Bright red they were, with that particularly silly green leaf out of the top – it was never part of the original Lady Haig appeal – and not one dared to appear on screen without it. Do these pathetic men and women know how they mock the dead? I trust that Jon Snow has maintained his dignity by not wearing it.

Now I've mentioned my Dad too many times in The Independent. He died almost 20 years ago so, after today, I think it's time he was allowed to rest in peace, and that readers should in future be spared his sometimes bald wisdom. This is the last time he will make an appearance. But he had strong views about wearing the poppy. He was a soldier of the Great War, Battle of Arras 1918 – often called the Third Battle of the Somme – and the liberation of Cambrai, along with many troops from Canada. The Kaiser Wilhelm's army had charitably set the whole place on fire and he was appalled by the scorched earth policy of the retreating Germans. But of course, year after year, he would go along to the local cenotaph in Birkenhead, and later in Maidstone, where I was born 28 years after the end of his Great War, and he always wore his huge black coat, his regimental tie – 12th Battalion, the King's Liverpool Regiment – and his poppy.

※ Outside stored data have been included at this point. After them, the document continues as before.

<file path="config.mk">
export PLATFORM = sky130hd
export DESIGN_NAME = custom_base_number_parser
export DESIGN_NICKNAME = d
export VERILOG_FILES = /design/src/rtl/cbnp_pkg.sv /design/src/rtl/cbnp_cfg.sv /design/src/rtl/cbnp_lookup.sv /design/src/rtl/cbnp_core.sv /design/src/rtl/custom_base_number_parser.sv
export SDC_FILE = /design/constraint.sdc
export NUM_CORES = 2
export LEC_CHECK = 0
export ABC_CLOCK_PERIOD_IN_PS = 10700
export BUFFER_PORTS_ARGS = -buffer_cell sky130_fd_sc_hd__buf_4
export CORE_MARGIN = 2
export CORE_UTILIZATION = 45
export DETAILED_ROUTE_END_ITERATION = 16
export SLEW_MARGIN = 20
export SYNTH_ARGS = -nofsm -noshare
export SYNTH_HDL_FRONTEND = slang
export SYNTH_SLANG_ARGS = --single-unit
export TNS_END_PERCENT = 10
</file>
<file path="constraint.sdc">
create_clock -name clk_i -period 10.7 [get_ports clk_i]
set_clock_uncertainty 0.1 [all_clocks]
set_input_delay 0.535 -clock clk_i [delete_from_list [all_inputs] [get_ports clk_i]]
set_output_delay 0.535 -clock clk_i [all_outputs]
set_load 0.02 [all_outputs]
</file>
<file path="src/rtl/cbnp_pkg.sv">
// shared constants, types and codes for the custom base number parser
package cbnp_pkg;

  localparam int MAX_DIGITS_DEF  = 16;
  localparam int VALUE_WIDTH_DEF = 32;
  localparam int CHAR_W          = 8;
  localparam int CFG_W           = 64;
  localparam int LEN_W           = 5;
  localparam int CFG_ADDR_W      = 2;
  localparam int STATUS_W        = 2;

  localparam logic [CHAR_W-1:0] CH_PLUS  = 8'h2B;
  localparam logic [CHAR_W-1:0] CH_MINUS = 8'h2D;
  localparam logic [CHAR_W-1:0] CH_SPACE = 8'h20;
  localparam logic [CHAR_W-1:0] CH_0     = 8'h30;
  localparam logic [CHAR_W-1:0] CH_9     = 8'h39;
  localparam logic [CHAR_W-1:0] CH_UA    = 8'h41;
  localparam logic [CHAR_W-1:0] CH_UZ    = 8'h5A;
  localparam logic [CHAR_W-1:0] CH_LA    = 8'h61;
  localparam logic [CHAR_W-1:0] CH_LZ    = 8'h7A;

  typedef enum logic [CFG_ADDR_W-1:0] {
    CFG_DIGITS_LO = 2'd0,
    CFG_DIGITS_HI = 2'd1,
    CFG_BASE_LEN  = 2'd2
  } cfg_addr_e;

  typedef enum logic [STATUS_W-1:0] {
    STATUS_OK       = 2'd0,
    STATUS_BAD_BASE = 2'd1,
    STATUS_BAD_CHAR = 2'd2
  } status_e;

  typedef struct packed {
    logic [2*CFG_W-1:0] digits;
    logic [LEN_W-1:0]   base_len;
    logic               base_ok;
  } cfg_t;

  typedef struct packed {
    logic hit;
    logic is_plus;
    logic is_minus;
    logic is_space;
    logic is_alnum;
  } char_class_t;

endpackage

</file>
<file path="src/rtl/cbnp_cfg.sv">
// configuration registers and registered alphabet validity check
module cbnp_cfg import cbnp_pkg::*; #(
  parameter int MAX_DIGITS = MAX_DIGITS_DEF
) (
  input  logic                  clk_i,
  input  logic                  rst_ni,
  input  logic                  cfg_we_i,
  input  logic [CFG_ADDR_W-1:0] cfg_addr_i,
  input  logic [CFG_W-1:0]      cfg_wdata_i,
  output cfg_t                  cfg_o
);

  logic [2*CFG_W-1:0] digits_q, digits_d;
  logic [LEN_W-1:0]   len_q, len_d;
  logic               base_ok_q, base_ok_d;

  always_comb begin
    digits_d = digits_q;
    len_d    = len_q;
    if (cfg_we_i) begin
      unique case (cfg_addr_i)
        CFG_DIGITS_LO: digits_d[CFG_W-1:0]       = cfg_wdata_i;
        CFG_DIGITS_HI: digits_d[2*CFG_W-1:CFG_W] = cfg_wdata_i;
        CFG_BASE_LEN:  len_d                     = cfg_wdata_i[LEN_W-1:0];
        default: ;
      endcase
    end
  end

  // checked on the next values so the flag always matches the registers
  always_comb begin
    logic [CHAR_W-1:0] c;
    base_ok_d = (len_d >= LEN_W'(2)) && (len_d <= LEN_W'(MAX_DIGITS));
    for (int i = 0; i < MAX_DIGITS; i++) begin
      c = digits_d[i*CHAR_W +: CHAR_W];
      if (LEN_W'(i) < len_d) begin
        if (c == CH_PLUS || c == CH_MINUS) begin
          base_ok_d = 1'b0;
        end
        for (int j = i + 1; j < MAX_DIGITS; j++) begin
          if (LEN_W'(j) < len_d && digits_d[j*CHAR_W +: CHAR_W] == c) begin
            base_ok_d = 1'b0;
          end
        end
      end
    end
  end

  always_ff @(posedge clk_i or negedge rst_ni) begin
    if (!rst_ni) begin
      digits_q  <= '0;
      len_q     <= '0;
      base_ok_q <= 1'b0;
    end else begin
      digits_q  <= digits_d;
      len_q     <= len_d;
      base_ok_q <= base_ok_d;
    end
  end

  assign cfg_o.digits   = digits_q;
  assign cfg_o.base_len = len_q;
  assign cfg_o.base_ok  = base_ok_q;

endmodule

</file>
<file path="src/rtl/cbnp_lookup.sv">
// character classification and digit position lookup against the alphabet
module cbnp_lookup import cbnp_pkg::*; #(
  parameter int MAX_DIGITS = MAX_DIGITS_DEF,
  parameter int IDX_W      = $clog2(MAX_DIGITS)
) (
  input  logic [CHAR_W-1:0] char_i,
  input  cfg_t              cfg_i,
  output char_class_t       cls_o,
  output logic [IDX_W-1:0]  pos_o
);

  logic             hit;
  logic [IDX_W-1:0] pos;

  // walk downwards so the lowest matching position wins
  always_comb begin
    hit = 1'b0;
    pos = '0;
    for (int k = MAX_DIGITS - 1; k >= 0; k--) begin
      if (LEN_W'(k) < cfg_i.base_len && cfg_i.digits[k*CHAR_W +: CHAR_W] == char_i) begin
        hit = 1'b1;
        pos = IDX_W'(k);
      end
    end
  end

  assign cls_o.hit      = hit;
  assign cls_o.is_plus  = (char_i == CH_PLUS);
  assign cls_o.is_minus = (char_i == CH_MINUS);
  assign cls_o.is_space = (char_i == CH_SPACE);
  assign cls_o.is_alnum = (char_i >= CH_0  && char_i <= CH_9)  ||
                          (char_i >= CH_UA && char_i <= CH_UZ) ||
                          (char_i >= CH_LA && char_i <= CH_LZ);
  assign pos_o = pos;

endmodule

</file>
<file path="src/rtl/cbnp_core.sv">
// parse state, multiply-accumulate and result register
module cbnp_core import cbnp_pkg::*; #(
  parameter int VALUE_WIDTH = VALUE_WIDTH_DEF,
  parameter int IDX_W       = 4
) (
  input  logic                   clk_i,
  input  logic                   rst_ni,
  input  logic                   item_valid_i,
  input  logic                   last_i,
  input  char_class_t            cls_i,
  input  logic [IDX_W-1:0]       pos_i,
  input  cfg_t                   cfg_i,
  input  logic                   out_ready_i,
  output logic                   fire_o,
  output logic                   out_valid_o,
  output logic [VALUE_WIDTH-1:0] value_o,
  output status_e                status_o
);

  typedef enum logic [1:0] {
    PH_SPACES  = 2'd0,
    PH_DIGITS  = 2'd1,
    PH_STOPPED = 2'd2
  } phase_e;

  phase_e                 phase_q, phase_d;
  logic                   neg_q, neg_d;
  logic [VALUE_WIDTH-1:0] acc_q, acc_d;
  logic                   bad_q, bad_d;
  logic                   out_valid_q;
  logic [VALUE_WIDTH-1:0] value_q;
  status_e                status_q;

  logic                   out_free;
  logic                   fire;
  logic                   bad_char;
  logic [VALUE_WIDTH-1:0] mac;
  logic [VALUE_WIDTH-1:0] res_value;
  status_e                res_status;

  assign out_free = !out_valid_q || out_ready_i;
  // a non-last item never needs the result register
  assign fire     = item_valid_i && (!last_i || out_free);
  assign bad_char = !cls_i.hit && !cls_i.is_plus && !cls_i.is_minus && !cls_i.is_space;
  assign mac      = acc_q * VALUE_WIDTH'(cfg_i.base_len) + VALUE_WIDTH'(pos_i);

  always_comb begin
    phase_d = phase_q;
    neg_d   = neg_q;
    acc_d   = acc_q;
    bad_d   = bad_q | bad_char;
    unique case (phase_q)
      PH_SPACES: begin
        if (cls_i.is_space) begin
          phase_d = PH_SPACES;
        end else if (cls_i.is_plus || cls_i.is_minus) begin
          neg_d   = cls_i.is_minus;
          phase_d = PH_DIGITS;
        end else if (cls_i.is_alnum) begin
          phase_d = PH_DIGITS;
          if (cls_i.hit) acc_d = mac;
        end else begin
          phase_d = PH_STOPPED;
        end
      end
      PH_DIGITS: begin
        if (cls_i.is_alnum) begin
          if (cls_i.hit) acc_d = mac;
        end else begin
          phase_d = PH_STOPPED;
        end
      end
      default: ;
    endcase
  end

  always_comb begin
    if (!cfg_i.base_ok) begin
      res_value  = '0;
      res_status = STATUS_BAD_BASE;
    end else if (bad_d) begin
      res_value  = '0;
      res_status = STATUS_BAD_CHAR;
    end else begin
      res_value  = neg_d ? (~acc_d + VALUE_WIDTH'(1)) : acc_d;
      res_status = STATUS_OK;
    end
  end

  always_ff @(posedge clk_i or negedge rst_ni) begin
    if (!rst_ni) begin
      phase_q     <= PH_SPACES;
      neg_q       <= 1'b0;
      acc_q       <= '0;
      bad_q       <= 1'b0;
      out_valid_q <= 1'b0;
    end else begin
      if (fire && last_i) begin
        phase_q     <= PH_SPACES;
        neg_q       <= 1'b0;
        acc_q       <= '0;
        bad_q       <= 1'b0;
        out_valid_q <= 1'b1;
        value_q     <= res_value;
        status_q    <= res_status;
      end else begin
        if (fire) begin
          phase_q <= phase_d;
          neg_q   <= neg_d;
          acc_q   <= acc_d;
          bad_q   <= bad_d;
        end
        if (out_ready_i) out_valid_q <= 1'b0;
      end
    end
  end

  assign fire_o      = fire;
  assign out_valid_o = out_valid_q;
  assign value_o     = value_q;
  assign status_o    = status_q;

endmodule

</file>
<file path="src/rtl/custom_base_number_parser.sv">
// a last character passes the input register, then the state and result register, where its
// result is offered until taken; one character per cycle while no last character waits, with
// the single multiply-accumulate between the two registers. characters keep flowing
// while a result waits; only a last character waits in the input register for the result.
// reset clears the configuration (base invalid until written), the parse state and valids.
module custom_base_number_parser import cbnp_pkg::*; #(
  parameter int MAX_DIGITS  = MAX_DIGITS_DEF,
  parameter int VALUE_WIDTH = VALUE_WIDTH_DEF,
  localparam int OUT_DATA_W = ((VALUE_WIDTH + STATUS_W + 7) / 8) * 8
) (
  input  logic                  clk_i,
  input  logic                  rst_ni,
  input  logic                  cfg_we_i,
  input  logic [CFG_ADDR_W-1:0] cfg_addr_i,
  input  logic [CFG_W-1:0]      cfg_wdata_i,
  input  logic                  s_axis_tvalid,
  output logic                  s_axis_tready,
  input  logic [CHAR_W-1:0]     s_axis_tdata,   // char_in
  input  logic                  s_axis_tlast,
  output logic                  m_axis_tvalid,
  input  logic                  m_axis_tready,
  output logic [OUT_DATA_W-1:0] m_axis_tdata    // value, status, zero pad
);

  localparam int IDX_W = (MAX_DIGITS > 1) ? $clog2(MAX_DIGITS) : 1;

  cfg_t                   cfg;
  char_class_t            cls;
  logic [IDX_W-1:0]       pos;
  logic                   in_valid_q;
  logic [CHAR_W-1:0]      char_q;
  logic                   last_q;
  logic                   fire;
  logic [VALUE_WIDTH-1:0] value;
  status_e                status;

  assign s_axis_tready = !in_valid_q || fire;

  always_ff @(posedge clk_i or negedge rst_ni) begin
    if (!rst_ni) begin
      in_valid_q <= 1'b0;
    end else begin
      if (s_axis_tvalid && s_axis_tready) begin
        in_valid_q <= 1'b1;
        char_q     <= s_axis_tdata;
        last_q     <= s_axis_tlast;
      end else if (fire) begin
        in_valid_q <= 1'b0;
      end
    end
  end

  cbnp_cfg #(
    .MAX_DIGITS (MAX_DIGITS)
  ) u_cfg (
    .clk_i       (clk_i),
    .rst_ni      (rst_ni),
    .cfg_we_i    (cfg_we_i),
    .cfg_addr_i  (cfg_addr_i),
    .cfg_wdata_i (cfg_wdata_i),
    .cfg_o       (cfg)
  );

  cbnp_lookup #(
    .MAX_DIGITS (MAX_DIGITS),
    .IDX_W      (IDX_W)
  ) u_lookup (
    .char_i (char_q),
    .cfg_i  (cfg),
    .cls_o  (cls),
    .pos_o  (pos)
  );

  cbnp_core #(
    .VALUE_WIDTH (VALUE_WIDTH),
    .IDX_W       (IDX_W)
  ) u_core (
    .clk_i        (clk_i),
    .rst_ni       (rst_ni),
    .item_valid_i (in_valid_q),
    .last_i       (last_q),
    .cls_i        (cls),
    .pos_i        (pos),
    .cfg_i        (cfg),
    .out_ready_i  (m_axis_tready),
    .fire_o       (fire),
    .out_valid_o  (m_axis_tvalid),
    .value_o      (value),
    .status_o     (status)
  );

  assign m_axis_tdata = OUT_DATA_W'({status, value});

endmodule

</file>
==> results.py <==
metrics = {
    "critical_path": {
        "cp.arrival_ns": 8.05,
        "worstSetupStartpointType": "flip-flop",
        "worstPathRequired_ns": 10.89,
        "cp_max_fo": 18,
        "criticalPathCategory": "flip-flop to flip-flop",
        "worst_setup_path_end_kind": "flip-flop",
    },
    "placement": {
        "port_buffers": 115,
        "gp_congestion": 1.03,
        "dpl.cell_count": 4194,
        "dp_hpwl_mm": 77.6,
    },
    "sta": {
        "hold_violations": 0,
        "holdWs_ns": 0.0347,
        "slew_headroom_pct": 24.0,
        "rsz0062_at_grt": "no",
        "fin_crit_sh_pct": 73.4,
        "worst_pin_slew_ns": 1.14,
        "setup_viol": 0,
        "fin_setup_tns_ns": 0,
        "max_freq_mhz": 127,
        "slew_viol_final": 0,
        "min_period_ns": 7.86,
    },
    "route": {
        "wl_per_cell_um": 26.9,
        "drt_iter0_markers": 3200,
        "vias": 25700,
        "ant_nets": 0,
        "finalWirelength_mm": 114,
        "drc_errors": 0,
        "drtPass1Iterations": 8,
        "avgViaCountPerCell": 6.06,
    },
    "grt": {
        "antenna_found_initial": 1,
        "grt_max_degree": 62,
        "grt.overflow.total": 0,
        "grt_pass1_wl_mm": 169,
        "grt_use_total_pct": 33.7,
        "first_global_vias": 24900,
    },
    "job": {
        "maxCapViolations": 0,
    },
    "yosys": {
        "synth_fa_ha_area_share_pct": 8.62,
        "seq_area_frac_synth_pct": 19.2,
        "synth_simple_gate_area_share_pct": 15.8,
        "synth_edf_count": 43,
        "synth_top_family_by_area": "XOR/XNOR gates",
        "ys_types": 100,
        "synthMuxAreaShare_pct": 6.98,
        "synth_xor_area_share_pct": 34.7,
        "avgSynthCellArea_um2": 8.86,
        "ys_warn_count": 0,
        "synthFlopType": "dfrtp_1",
        "synth_compound_gate_area_share_pct": 7.21,
        "netlist_instances": 3287,
        "synth_seq_cells": 215,
        "async_reset_ff_share_pct": 80.0,
        "synthesis.area_um2": 29100,
    },
    "floorplan": {
        "start_util_pct": 45.3,
        "ioPinCount": 122,
        "die_w_um": 258,
        "core_area_um2": 64200,
        "die_y_um": 258,
        "dieArea_um2": 66700,
        "placementRows": 93,
    },
    "layout": {
        "nNetsFinal": 3598,
        "layout-drive-gt1-share_pct": 14.4,
        "stdcell_count": 4242,
        "areaGrowthSynthToFinish_pct": 10.3,
        "n_antenna_cell": 0,
    },
    "power_and_ir_drop": {
        "total_power_w": 0.00506,
        "power_density_nw_per_um2": 158,
        "peakVddDrop_uv": 110,
        "p_leak_nw": 12.3,
    },
    "min_path": {
        "hp-class": "input pin to flip-flop",
    },
    "clock_tree": {
        "insertion_delay_ns": 0.59,
        "clk_pin_slew_ns": 0.06,
        "cts_buffer_depth": 3,
        "cts_tree": "done",
        "cts_buffers": 26,
        "cts.sinks": 215,
        "cts_root_buf": "clkbuf_16",
        "htreeDepth": 1,
        "post_cts_buffers": 0,
    },
    "status": {
        "status": "completed",
    },
}
-- cells in the final DEF, fill, tap and decap left out, drive strengths merged, types with 74 or more instances in the layout --
cell type / Yosys / routed
dfrtp: 172 / 172
mux2i: 155 / 155
buf: 158 / 278
fa: 86 / 86
nand2: 164 / 164
nand4: 195 / 195
nor2: 74 / 74
xnor2: 771 / 771
nor4: 124 / 124
inv: 239 / 241
and2: 75 / 75
xor2: 381 / 381
nor3: 90 / 90
-- power breakdown --
group / switching (W) / internal, W / total (W)
clock network: 0.000388 / 0.000554 / 0.000942
logic: 0.00186 / 0.00118 / 0.00304
registers: 0.000137 / 0.000940 / 0.00108
total: 0.00238 / 0.00268 / 0.00506
-- sequential cells by signal, summed over array words and instances, names as in the netlist, 2 cells and up --
name	flops
char_q	8
u_cfg.digits_q	128
u_cfg.len_q	5
u_core.acc_q	32
u_core.phase_q	2
u_core.status_o	2
u_core.value_o	32
-- critical path, cell delays in order, from the launching register on --
cell and delay (ns):
edfxtp_1 1.10, xnor2_1 0.20, o211ai_1 0.11, nor4_1 0.73, nor4_1 0.26, and2_2 0.26
nor2_1 0.17, fa_1 0.41, ha_1 0.28, inv_1 0.05, fa_1 0.52, inv_1 0.05
ha_1 0.28, a211oi_1 0.28, o21ai_0 0.19, xor2_1 0.23, a2111oi_2 0.52, and4b_1 0.27
nor2b_1 0.32, a41oi_1 0.27, nor3b_2 0.48, a41oi_1 0.19, xnor2_1 0.20, nor2_1 0.05
-- kinds of logic (layout without fill, tap and decap cells) --
family                     count (synthesis)  after routing
other                                      1              6
AOI/OAI and AO/OA                        308            308
DFF                                      215            215
and+or+nand+nor                          834            834
muxes                                    158            158
buffers and inverters                    470            565
adders and majority gates                149            149
xor gates and xnor gates                1152           1152
-- repair_timing --
item	4_1_cts	5_1_grt
gates resized for setup	0	0
hold buffers	1	0
hold endpoints to repair	43	0
-- layout make-up --
class	instances	area, µm²
Inverter	239	897
Sequential cell	215	5600
Timing Repair Buffer	280	2130
Clock buffer	34	691
Clock inverter	12	189
Multi-Input combinational cell	2607	21500
Fill cell	6126	32100
Tap cell	855	1070
-- Yosys cell counts (5+ instances only) --
cell      count  share of area (%)
xnor2_1     771                 23
xor2_1      381                 11
inv_1       236                3.0
nand4_1     195                4.2
dfrtp_1     172                 15
nand2_1     163                2.1
nor4_1      120                2.6
mux2i_2     119                5.6
buf_2       102                1.8
nor3_1       89                1.5
fa_1         86                5.9
nor2_1       73               0.94
and2_1       72                1.5
clkbuf_1     69               0.89
ha_1         63                2.7
o21ai_0      62                1.1
a21oi_1      55               0.95
a31oi_1      45               0.97
nand3_1      44               0.76
edfxtp_1     43                4.4
mux2i_1      36                1.2
buf_4        35               0.90
a21o_1       15               0.39
buf_6        15               0.58
o31ai_1      15               0.39
a211oi_1     13               0.34
o211ai_1     11               0.28
o21a_1       11               0.28
a41oi_1      10               0.30
nand2b_1     10               0.21
and3_1        9               0.19
or3_1         9               0.19
nor2b_1       6               0.13
o41ai_1       6               0.18
a311oi_1      5               0.15
buf_1         5              0.064
o21bai_1      5               0.13
o22ai_1       5               0.11
-- per-layer routing --
layer,up-vias,routed length (µm),track usage (%)
met3,421,11900,6.61
li1,11200,-,-
met5,-,0,0
met4,0,7900,19.0
met2,1538,49800,52.4
met1,12500,44700,43.9
-- path summary, 6_finish.rpt --
path	startpoint	end	slack, ns	cells past startpoint
setup / recovery	char_q[5]	u_core.value_o[27]	2.84	23
hold / removal	s_axis_tdata[0]	char_q[0]	0.03	1
setup reg to reg	char_q[5]	u_core.value_o[27]	2.84	23
hold reg to reg	u_core.bad_q	u_core.bad_q	0.41	2
max in group asynchronous	rst_ni	u_cfg.digits_q[118]	7.83	5
min in group asynchronous	rst_ni	u_cfg.digits_q[32]	0.38	2
-- metrics by stage --
step | cell area (µm²) | setup WS [ns] | util [%]
6_report | 32100 | 2.84 | 50.0
2_1_floorplan | 29100 | 4.52 | -
3_3_place_gp | 31200 | 3.11 | 48.6
5_1_grt | 32100 | 2.36 | 50.0
4_1_cts | 32100 | 2.90 | 50.0
3_5_place_dp | 31200 | 3.00 | 48.6
Note: power is estimated with default switching activity, not from simulation.
`config.mk`:
```
export PLATFORM = sky130hd
export DESIGN_NAME = http_response_completion_detector_flat
export DESIGN_NICKNAME = d
export VERILOG_FILES = /design/src/rtl/core/hrcd_pkg.sv /design/src/rtl/core/hrcd_stream_if.sv /design/src/rtl/core/http_response_completion_detector.sv /design/src/flat_wrapper.sv
export SDC_FILE = /design/constraint.sdc
export NUM_CORES = 1
export LEC_CHECK = 0
export ABC_AREA = 0
export BUFFER_PORTS_ARGS = -buffer_cell sky130_fd_sc_hd__buf_2
export CORE_AREA = 2 2 39 41
export DETAILED_ROUTE_END_ITERATION = 10
export DIE_AREA = 0 0 41 43
export PLACE_DENSITY_LB_ADDON = 0.15
export SETUP_SLACK_MARGIN = 0.05
export SYNTH_ARGS = -nofsm -noshare
export SYNTH_HDL_FRONTEND = slang
export SYNTH_SLANG_ARGS = --single-unit
```
`constraint.sdc`:
```
create_clock -name clk_i -period 1.7 [get_ports clk_i]
set_input_delay 0.085 -clock clk_i [delete_from_list [all_inputs] [get_ports clk_i]]
set_output_delay 0.085 -clock clk_i [all_outputs]
set_load 0.005 [all_outputs]
```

In those days, it was – I recall this accurately, I think – a darker red, blood-red rather than BBC-red, larger than the sorrow-lite version I see on the BBC and without that ridiculous leaf. So my Dad would stand and I would be next to him in my Yardley Court School blazer at 10 years old and later, aged 16, in my Sutton Valence School blazer, with my very own Lady Haig poppy, its long black wire snaking through the material, sprouting from my lapel.

My Dad gave me lots of books about the Great War, so I knew about the assassination of the Archduke Ferdinand at Sarajevo before I went to school – and 47 years before I stood, amid real shellfire, in the real Sarajevo and put my feet on the very pavement footprints where Gavrilo Princip fired the fatal shots.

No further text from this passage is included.